Give back only the lines in the records below from the one with "relSlewSlack_pct = 50.7" to the one with "grt_usage_pct = 18.3", both inclusive, word for word.

[Records from a data source]
++++++

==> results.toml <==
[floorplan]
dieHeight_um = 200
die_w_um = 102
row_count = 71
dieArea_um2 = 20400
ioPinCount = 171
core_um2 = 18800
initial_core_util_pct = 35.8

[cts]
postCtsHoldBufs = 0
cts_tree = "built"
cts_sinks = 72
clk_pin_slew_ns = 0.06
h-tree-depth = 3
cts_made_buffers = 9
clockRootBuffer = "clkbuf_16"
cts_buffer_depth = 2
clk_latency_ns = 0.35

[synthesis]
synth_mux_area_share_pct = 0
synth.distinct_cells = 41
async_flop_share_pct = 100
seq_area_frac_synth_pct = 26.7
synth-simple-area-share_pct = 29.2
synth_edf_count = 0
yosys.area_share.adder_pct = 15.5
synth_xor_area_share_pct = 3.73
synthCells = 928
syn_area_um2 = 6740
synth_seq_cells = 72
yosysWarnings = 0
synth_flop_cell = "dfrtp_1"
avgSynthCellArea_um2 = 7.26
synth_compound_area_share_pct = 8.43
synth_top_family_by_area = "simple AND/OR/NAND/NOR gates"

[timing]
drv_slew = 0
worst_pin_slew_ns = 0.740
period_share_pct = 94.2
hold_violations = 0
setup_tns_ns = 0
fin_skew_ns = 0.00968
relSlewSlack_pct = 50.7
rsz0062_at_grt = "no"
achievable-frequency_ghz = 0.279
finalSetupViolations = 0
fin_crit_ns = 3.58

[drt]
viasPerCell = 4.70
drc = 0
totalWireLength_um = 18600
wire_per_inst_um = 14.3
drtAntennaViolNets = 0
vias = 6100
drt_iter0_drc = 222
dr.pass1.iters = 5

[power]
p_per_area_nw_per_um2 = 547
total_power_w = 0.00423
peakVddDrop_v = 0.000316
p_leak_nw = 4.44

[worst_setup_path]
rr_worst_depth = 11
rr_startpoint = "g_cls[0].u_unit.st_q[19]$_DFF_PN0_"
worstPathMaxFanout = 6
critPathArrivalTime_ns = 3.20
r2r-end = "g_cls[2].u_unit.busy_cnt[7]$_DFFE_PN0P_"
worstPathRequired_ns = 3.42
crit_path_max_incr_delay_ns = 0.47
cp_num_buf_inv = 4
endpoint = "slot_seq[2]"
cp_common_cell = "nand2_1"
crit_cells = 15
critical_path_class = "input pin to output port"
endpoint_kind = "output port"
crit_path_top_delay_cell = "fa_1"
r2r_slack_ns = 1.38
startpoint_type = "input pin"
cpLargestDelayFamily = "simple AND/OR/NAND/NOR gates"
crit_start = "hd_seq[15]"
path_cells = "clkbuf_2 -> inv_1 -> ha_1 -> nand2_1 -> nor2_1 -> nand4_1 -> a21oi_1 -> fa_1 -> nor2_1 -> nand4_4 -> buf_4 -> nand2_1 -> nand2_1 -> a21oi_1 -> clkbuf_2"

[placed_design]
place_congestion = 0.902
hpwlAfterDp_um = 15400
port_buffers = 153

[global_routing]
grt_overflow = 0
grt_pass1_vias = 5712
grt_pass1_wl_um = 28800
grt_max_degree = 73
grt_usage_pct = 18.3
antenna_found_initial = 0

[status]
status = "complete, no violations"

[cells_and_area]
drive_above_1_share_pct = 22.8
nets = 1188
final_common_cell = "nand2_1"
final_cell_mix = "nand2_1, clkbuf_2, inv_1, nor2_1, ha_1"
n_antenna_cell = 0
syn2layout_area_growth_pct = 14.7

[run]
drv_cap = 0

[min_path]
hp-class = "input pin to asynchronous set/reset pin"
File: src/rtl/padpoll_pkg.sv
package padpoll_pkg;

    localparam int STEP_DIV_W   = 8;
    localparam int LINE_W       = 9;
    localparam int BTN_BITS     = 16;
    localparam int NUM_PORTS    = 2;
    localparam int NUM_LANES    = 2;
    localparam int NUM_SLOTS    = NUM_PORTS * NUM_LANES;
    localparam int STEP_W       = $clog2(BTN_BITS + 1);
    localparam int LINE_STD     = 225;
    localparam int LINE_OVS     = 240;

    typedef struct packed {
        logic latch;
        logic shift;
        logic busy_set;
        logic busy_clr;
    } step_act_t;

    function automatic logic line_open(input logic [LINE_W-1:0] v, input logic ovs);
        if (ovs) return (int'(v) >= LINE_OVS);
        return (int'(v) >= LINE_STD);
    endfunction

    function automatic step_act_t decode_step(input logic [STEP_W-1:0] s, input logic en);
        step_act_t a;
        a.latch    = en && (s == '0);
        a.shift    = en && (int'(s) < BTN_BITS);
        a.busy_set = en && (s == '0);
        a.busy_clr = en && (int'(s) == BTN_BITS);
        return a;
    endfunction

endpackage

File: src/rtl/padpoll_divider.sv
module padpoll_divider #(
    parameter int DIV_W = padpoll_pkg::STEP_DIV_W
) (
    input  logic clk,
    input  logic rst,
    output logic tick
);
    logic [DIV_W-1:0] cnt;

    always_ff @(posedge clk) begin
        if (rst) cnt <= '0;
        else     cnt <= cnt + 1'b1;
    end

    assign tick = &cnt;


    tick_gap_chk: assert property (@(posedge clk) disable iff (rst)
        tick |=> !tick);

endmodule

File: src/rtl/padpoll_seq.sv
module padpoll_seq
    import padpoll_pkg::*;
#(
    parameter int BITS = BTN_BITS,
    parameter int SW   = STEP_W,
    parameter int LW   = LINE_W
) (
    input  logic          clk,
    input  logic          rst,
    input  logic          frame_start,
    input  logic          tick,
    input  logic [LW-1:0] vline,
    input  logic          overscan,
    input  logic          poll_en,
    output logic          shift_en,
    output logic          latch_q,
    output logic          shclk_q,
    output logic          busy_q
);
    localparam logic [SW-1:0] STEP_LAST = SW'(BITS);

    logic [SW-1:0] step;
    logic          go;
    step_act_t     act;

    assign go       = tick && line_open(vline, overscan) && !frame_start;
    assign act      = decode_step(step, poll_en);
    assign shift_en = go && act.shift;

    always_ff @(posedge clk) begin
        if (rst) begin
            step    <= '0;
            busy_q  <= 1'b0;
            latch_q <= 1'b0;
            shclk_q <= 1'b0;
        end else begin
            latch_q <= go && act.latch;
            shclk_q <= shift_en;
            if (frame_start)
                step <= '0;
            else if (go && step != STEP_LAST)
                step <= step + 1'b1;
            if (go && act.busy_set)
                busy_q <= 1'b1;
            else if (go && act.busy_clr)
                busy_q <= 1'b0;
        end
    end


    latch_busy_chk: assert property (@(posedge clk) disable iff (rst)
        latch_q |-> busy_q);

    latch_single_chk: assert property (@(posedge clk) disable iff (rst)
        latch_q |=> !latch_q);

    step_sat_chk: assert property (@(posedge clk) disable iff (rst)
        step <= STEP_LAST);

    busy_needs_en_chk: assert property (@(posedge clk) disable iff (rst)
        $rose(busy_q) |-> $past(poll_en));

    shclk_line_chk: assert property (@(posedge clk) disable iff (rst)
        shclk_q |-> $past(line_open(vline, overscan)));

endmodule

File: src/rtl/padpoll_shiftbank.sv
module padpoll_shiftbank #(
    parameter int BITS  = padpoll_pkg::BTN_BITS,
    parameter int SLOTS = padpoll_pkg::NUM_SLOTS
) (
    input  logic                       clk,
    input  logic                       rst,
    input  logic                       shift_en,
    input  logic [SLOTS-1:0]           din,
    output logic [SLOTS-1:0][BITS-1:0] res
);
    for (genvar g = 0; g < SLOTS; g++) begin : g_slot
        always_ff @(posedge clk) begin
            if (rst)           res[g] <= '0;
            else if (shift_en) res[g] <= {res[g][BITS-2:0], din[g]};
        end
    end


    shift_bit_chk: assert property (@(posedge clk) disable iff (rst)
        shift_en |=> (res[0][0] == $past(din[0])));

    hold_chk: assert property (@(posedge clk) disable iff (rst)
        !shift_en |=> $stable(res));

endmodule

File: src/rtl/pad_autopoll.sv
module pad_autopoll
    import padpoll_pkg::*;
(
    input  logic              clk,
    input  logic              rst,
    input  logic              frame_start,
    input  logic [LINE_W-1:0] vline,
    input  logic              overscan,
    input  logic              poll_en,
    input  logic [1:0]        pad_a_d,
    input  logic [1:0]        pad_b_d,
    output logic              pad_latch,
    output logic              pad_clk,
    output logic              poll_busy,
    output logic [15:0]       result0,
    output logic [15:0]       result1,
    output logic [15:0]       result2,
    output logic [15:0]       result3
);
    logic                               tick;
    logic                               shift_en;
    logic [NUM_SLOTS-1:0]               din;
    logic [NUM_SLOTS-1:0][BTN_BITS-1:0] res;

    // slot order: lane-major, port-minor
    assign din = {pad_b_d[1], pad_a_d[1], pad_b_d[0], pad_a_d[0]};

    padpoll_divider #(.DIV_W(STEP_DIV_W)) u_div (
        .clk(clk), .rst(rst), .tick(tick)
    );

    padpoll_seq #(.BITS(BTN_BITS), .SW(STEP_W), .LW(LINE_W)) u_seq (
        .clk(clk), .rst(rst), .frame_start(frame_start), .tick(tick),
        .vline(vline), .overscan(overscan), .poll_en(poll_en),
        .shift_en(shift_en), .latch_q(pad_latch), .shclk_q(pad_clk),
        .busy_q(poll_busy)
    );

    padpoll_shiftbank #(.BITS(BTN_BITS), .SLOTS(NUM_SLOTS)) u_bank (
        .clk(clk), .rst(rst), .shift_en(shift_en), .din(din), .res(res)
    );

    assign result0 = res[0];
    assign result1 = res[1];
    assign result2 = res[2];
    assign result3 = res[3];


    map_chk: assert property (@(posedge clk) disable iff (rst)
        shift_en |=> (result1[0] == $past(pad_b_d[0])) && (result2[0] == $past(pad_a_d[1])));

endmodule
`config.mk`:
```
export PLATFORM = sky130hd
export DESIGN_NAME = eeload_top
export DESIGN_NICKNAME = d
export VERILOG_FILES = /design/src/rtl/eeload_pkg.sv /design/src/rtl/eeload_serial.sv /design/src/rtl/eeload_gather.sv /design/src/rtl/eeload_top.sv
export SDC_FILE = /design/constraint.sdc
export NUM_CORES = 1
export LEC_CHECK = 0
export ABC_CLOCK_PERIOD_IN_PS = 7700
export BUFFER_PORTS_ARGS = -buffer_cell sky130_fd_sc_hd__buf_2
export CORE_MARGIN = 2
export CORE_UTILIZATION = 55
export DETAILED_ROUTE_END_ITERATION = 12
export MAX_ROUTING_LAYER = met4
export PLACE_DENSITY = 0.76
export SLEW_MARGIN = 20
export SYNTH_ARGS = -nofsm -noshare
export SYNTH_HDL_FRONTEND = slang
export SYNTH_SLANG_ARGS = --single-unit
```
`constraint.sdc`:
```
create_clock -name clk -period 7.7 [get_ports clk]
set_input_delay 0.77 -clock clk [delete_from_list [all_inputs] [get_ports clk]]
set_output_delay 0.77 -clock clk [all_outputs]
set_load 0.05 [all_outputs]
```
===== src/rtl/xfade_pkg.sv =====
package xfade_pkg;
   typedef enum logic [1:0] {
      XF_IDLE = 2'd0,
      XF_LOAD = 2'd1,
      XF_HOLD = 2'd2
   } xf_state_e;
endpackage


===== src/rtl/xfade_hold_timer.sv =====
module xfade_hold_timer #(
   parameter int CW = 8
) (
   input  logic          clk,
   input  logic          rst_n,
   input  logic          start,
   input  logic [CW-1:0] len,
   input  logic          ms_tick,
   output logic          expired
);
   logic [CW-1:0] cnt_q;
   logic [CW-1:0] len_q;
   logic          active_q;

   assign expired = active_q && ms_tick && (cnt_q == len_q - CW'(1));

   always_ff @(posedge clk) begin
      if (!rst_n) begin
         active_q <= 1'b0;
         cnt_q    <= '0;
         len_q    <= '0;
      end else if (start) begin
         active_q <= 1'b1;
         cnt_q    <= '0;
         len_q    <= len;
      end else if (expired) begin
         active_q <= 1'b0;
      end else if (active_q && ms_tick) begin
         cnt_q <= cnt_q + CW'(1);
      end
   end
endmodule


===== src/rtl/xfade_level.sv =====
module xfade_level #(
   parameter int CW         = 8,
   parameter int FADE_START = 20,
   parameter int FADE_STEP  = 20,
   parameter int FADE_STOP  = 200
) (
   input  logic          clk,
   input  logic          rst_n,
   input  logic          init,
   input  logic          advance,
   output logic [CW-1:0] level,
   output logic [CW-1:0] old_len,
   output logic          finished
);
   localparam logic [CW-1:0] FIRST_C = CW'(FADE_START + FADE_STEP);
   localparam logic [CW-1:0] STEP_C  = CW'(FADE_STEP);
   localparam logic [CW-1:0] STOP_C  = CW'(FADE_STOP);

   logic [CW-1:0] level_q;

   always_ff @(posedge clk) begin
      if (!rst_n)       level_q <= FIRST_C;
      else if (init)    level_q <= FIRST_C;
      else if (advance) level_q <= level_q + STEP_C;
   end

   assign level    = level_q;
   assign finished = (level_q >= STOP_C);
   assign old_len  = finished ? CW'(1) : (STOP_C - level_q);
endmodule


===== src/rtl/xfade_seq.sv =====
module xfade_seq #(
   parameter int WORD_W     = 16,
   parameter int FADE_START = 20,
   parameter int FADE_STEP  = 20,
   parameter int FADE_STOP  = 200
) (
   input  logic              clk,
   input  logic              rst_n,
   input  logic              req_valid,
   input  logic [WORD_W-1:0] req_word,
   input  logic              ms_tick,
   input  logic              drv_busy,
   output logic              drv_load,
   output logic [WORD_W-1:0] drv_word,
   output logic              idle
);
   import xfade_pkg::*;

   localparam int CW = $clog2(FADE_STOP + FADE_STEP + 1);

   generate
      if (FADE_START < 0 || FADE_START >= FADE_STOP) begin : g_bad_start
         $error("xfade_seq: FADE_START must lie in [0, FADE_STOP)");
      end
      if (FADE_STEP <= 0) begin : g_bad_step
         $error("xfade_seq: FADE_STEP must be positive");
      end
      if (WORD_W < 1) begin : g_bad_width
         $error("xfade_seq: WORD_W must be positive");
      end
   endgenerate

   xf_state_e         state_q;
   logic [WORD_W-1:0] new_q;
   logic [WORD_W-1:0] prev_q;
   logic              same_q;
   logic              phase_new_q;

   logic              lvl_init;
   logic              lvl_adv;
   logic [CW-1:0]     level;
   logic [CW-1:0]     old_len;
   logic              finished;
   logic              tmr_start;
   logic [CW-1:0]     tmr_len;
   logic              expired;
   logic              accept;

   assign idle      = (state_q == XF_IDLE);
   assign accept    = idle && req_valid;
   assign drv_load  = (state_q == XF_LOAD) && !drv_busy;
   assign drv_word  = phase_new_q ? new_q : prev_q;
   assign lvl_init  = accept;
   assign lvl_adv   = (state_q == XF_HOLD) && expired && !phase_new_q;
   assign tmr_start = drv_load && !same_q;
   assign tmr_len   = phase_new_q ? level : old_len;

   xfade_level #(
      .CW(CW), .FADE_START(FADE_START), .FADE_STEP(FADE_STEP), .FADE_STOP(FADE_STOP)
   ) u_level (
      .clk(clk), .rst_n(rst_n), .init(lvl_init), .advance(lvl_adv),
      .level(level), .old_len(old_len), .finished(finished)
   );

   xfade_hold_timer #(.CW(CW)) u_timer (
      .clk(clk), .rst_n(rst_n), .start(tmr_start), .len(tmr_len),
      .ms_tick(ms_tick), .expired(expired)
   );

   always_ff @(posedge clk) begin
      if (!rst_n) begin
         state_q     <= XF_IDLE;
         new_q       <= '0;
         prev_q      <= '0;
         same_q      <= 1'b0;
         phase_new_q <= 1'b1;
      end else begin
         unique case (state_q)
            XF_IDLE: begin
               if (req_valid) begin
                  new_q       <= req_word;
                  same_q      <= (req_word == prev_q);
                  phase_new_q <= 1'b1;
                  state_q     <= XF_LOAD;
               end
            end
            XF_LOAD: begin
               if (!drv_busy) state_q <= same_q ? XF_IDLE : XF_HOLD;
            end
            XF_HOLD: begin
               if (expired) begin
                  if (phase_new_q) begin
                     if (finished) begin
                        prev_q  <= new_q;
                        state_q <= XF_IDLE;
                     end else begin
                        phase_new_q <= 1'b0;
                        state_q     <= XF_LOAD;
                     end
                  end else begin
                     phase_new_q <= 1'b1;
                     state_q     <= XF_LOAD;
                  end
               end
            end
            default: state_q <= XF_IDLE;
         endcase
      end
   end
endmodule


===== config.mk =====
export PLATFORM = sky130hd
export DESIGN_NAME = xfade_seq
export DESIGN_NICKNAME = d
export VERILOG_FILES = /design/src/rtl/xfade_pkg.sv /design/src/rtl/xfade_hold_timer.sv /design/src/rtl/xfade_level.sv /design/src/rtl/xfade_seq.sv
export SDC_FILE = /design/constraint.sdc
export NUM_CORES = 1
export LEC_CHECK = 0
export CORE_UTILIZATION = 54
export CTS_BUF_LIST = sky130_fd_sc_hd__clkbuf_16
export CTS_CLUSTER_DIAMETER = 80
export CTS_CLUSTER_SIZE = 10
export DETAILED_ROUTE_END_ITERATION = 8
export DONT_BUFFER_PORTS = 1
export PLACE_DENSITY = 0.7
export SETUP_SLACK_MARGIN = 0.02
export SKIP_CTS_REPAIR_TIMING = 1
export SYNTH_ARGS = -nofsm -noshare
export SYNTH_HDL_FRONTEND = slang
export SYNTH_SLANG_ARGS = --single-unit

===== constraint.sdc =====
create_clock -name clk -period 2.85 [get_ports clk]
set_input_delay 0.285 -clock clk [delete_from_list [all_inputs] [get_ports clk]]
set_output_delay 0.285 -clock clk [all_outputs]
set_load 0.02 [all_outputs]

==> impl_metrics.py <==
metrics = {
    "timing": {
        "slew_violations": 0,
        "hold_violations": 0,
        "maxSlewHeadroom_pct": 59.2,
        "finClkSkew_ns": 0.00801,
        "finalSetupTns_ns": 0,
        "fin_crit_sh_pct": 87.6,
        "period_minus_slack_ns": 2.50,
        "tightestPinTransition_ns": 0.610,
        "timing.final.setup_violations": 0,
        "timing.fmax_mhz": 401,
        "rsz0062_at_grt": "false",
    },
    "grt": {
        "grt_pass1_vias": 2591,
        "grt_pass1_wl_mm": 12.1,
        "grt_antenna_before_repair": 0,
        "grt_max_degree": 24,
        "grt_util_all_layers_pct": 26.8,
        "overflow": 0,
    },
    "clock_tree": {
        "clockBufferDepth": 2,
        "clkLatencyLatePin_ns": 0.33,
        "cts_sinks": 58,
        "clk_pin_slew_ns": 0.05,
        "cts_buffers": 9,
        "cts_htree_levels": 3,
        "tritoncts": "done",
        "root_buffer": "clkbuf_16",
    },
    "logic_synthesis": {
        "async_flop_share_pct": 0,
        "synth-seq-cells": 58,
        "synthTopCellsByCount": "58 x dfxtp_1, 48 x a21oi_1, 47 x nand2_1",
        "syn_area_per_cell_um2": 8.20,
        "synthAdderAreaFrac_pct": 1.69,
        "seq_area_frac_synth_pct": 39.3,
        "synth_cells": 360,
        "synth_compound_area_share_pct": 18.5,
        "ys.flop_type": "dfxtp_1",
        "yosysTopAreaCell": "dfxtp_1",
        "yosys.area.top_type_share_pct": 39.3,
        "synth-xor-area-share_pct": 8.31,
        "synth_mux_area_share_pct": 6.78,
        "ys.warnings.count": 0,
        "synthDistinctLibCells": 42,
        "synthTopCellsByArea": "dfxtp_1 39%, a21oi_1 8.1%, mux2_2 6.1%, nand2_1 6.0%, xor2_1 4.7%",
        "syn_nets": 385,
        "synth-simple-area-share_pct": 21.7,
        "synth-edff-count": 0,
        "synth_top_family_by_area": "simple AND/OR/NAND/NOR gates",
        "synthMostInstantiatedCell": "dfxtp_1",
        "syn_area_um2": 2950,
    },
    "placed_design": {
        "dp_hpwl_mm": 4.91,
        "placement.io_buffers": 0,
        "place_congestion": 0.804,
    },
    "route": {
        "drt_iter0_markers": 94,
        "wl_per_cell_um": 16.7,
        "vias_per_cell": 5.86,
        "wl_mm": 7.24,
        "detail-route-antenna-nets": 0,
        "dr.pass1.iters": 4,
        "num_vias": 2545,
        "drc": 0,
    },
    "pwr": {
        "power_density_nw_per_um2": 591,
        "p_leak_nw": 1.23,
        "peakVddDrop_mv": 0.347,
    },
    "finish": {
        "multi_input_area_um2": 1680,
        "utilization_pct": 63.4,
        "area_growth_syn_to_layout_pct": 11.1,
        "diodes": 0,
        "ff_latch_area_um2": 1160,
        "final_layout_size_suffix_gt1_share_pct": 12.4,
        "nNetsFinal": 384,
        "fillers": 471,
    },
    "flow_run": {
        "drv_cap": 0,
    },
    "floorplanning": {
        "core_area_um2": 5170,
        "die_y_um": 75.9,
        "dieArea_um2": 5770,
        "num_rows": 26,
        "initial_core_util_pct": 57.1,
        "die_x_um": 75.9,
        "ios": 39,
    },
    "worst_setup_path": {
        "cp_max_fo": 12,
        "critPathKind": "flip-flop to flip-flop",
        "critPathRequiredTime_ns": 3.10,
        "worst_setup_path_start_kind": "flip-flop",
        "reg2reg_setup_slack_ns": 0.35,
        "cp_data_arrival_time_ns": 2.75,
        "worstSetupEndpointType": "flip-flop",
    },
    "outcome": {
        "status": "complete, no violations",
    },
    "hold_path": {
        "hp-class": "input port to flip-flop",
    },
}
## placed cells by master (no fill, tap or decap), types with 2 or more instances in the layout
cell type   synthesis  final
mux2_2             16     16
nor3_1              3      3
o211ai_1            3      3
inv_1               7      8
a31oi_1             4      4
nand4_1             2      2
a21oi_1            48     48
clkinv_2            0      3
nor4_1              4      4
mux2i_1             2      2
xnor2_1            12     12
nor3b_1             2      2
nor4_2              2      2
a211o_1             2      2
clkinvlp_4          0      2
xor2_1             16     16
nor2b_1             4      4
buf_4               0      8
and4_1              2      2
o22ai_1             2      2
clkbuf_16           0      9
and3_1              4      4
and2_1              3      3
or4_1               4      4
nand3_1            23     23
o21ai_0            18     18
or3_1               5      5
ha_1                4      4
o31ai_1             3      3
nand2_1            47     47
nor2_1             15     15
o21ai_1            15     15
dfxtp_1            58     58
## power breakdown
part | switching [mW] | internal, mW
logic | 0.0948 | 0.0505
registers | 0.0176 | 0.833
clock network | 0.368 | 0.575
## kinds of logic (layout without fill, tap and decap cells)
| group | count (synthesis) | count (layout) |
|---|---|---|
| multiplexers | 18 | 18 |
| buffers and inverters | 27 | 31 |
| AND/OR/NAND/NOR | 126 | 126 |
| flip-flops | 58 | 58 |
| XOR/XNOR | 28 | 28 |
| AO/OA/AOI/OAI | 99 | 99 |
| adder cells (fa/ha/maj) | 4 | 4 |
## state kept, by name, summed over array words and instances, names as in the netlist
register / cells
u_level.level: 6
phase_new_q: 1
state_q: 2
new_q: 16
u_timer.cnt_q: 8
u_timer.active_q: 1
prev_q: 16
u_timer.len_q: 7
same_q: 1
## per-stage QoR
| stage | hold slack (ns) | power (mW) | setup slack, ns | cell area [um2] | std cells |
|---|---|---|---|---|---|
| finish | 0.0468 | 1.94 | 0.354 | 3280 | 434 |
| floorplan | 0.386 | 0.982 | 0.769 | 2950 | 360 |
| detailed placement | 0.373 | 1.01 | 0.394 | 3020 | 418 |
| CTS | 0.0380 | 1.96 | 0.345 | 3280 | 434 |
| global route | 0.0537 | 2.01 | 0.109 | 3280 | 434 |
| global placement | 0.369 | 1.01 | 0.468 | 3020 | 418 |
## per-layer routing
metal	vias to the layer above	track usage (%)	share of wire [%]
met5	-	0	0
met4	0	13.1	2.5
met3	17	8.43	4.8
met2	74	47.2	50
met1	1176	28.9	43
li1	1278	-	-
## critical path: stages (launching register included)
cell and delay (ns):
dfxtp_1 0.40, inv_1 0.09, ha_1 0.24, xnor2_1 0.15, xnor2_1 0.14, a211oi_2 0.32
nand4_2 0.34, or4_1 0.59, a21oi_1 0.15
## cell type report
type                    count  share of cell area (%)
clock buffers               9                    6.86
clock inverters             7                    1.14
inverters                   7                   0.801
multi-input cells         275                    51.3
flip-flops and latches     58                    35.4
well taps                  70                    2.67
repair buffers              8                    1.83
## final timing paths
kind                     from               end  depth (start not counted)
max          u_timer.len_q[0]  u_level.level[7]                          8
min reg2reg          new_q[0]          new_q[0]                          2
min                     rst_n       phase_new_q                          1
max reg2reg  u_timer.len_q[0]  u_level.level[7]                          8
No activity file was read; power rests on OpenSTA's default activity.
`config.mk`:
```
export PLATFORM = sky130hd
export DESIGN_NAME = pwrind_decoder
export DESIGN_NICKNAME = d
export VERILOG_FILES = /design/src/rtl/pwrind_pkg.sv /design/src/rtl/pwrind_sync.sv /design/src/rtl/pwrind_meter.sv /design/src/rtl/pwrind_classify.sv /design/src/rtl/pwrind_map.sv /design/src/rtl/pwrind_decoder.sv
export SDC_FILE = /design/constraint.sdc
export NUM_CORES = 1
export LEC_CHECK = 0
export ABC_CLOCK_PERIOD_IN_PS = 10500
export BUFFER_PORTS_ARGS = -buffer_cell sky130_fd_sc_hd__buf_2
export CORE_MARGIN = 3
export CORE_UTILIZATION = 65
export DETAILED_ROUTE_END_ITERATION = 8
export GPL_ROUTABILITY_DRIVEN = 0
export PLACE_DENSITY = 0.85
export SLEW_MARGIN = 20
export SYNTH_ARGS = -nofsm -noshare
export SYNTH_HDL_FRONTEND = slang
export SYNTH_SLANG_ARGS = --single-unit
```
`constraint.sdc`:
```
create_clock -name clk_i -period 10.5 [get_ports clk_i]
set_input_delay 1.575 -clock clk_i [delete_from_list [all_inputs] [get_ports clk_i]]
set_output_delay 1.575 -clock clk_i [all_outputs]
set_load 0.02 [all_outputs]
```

++++++

Exercise response:
relSlewSlack_pct = 50.7
rsz0062_at_grt = "no"
achievable-frequency_ghz = 0.279
finalSetupViolations = 0
fin_crit_ns = 3.58

[drt]
viasPerCell = 4.70
drc = 0
totalWireLength_um = 18600
wire_per_inst_um = 14.3
drtAntennaViolNets = 0
vias = 6100
drt_iter0_drc = 222
dr.pass1.iters = 5

[power]
p_per_area_nw_per_um2 = 547
total_power_w = 0.00423
peakVddDrop_v = 0.000316
p_leak_nw = 4.44

[worst_setup_path]
rr_worst_depth = 11
rr_startpoint = "g_cls[0].u_unit.st_q[19]$_DFF_PN0_"
worstPathMaxFanout = 6
critPathArrivalTime_ns = 3.20
r2r-end = "g_cls[2].u_unit.busy_cnt[7]$_DFFE_PN0P_"
worstPathRequired_ns = 3.42
crit_path_max_incr_delay_ns = 0.47
cp_num_buf_inv = 4
endpoint = "slot_seq[2]"
cp_common_cell = "nand2_1"
crit_cells = 15
critical_path_class = "input pin to output port"
endpoint_kind = "output port"
crit_path_top_delay_cell = "fa_1"
r2r_slack_ns = 1.38
startpoint_type = "input pin"
cpLargestDelayFamily = "simple AND/OR/NAND/NOR gates"
crit_start = "hd_seq[15]"
path_cells = "clkbuf_2 -> inv_1 -> ha_1 -> nand2_1 -> nor2_1 -> nand4_1 -> a21oi_1 -> fa_1 -> nor2_1 -> nand4_4 -> buf_4 -> nand2_1 -> nand2_1 -> a21oi_1 -> clkbuf_2"

[placed_design]
place_congestion = 0.902
hpwlAfterDp_um = 15400
port_buffers = 153

[global_routing]
grt_overflow = 0
grt_pass1_vias = 5712
grt_pass1_wl_um = 28800
grt_max_degree = 73
grt_usage_pct = 18.3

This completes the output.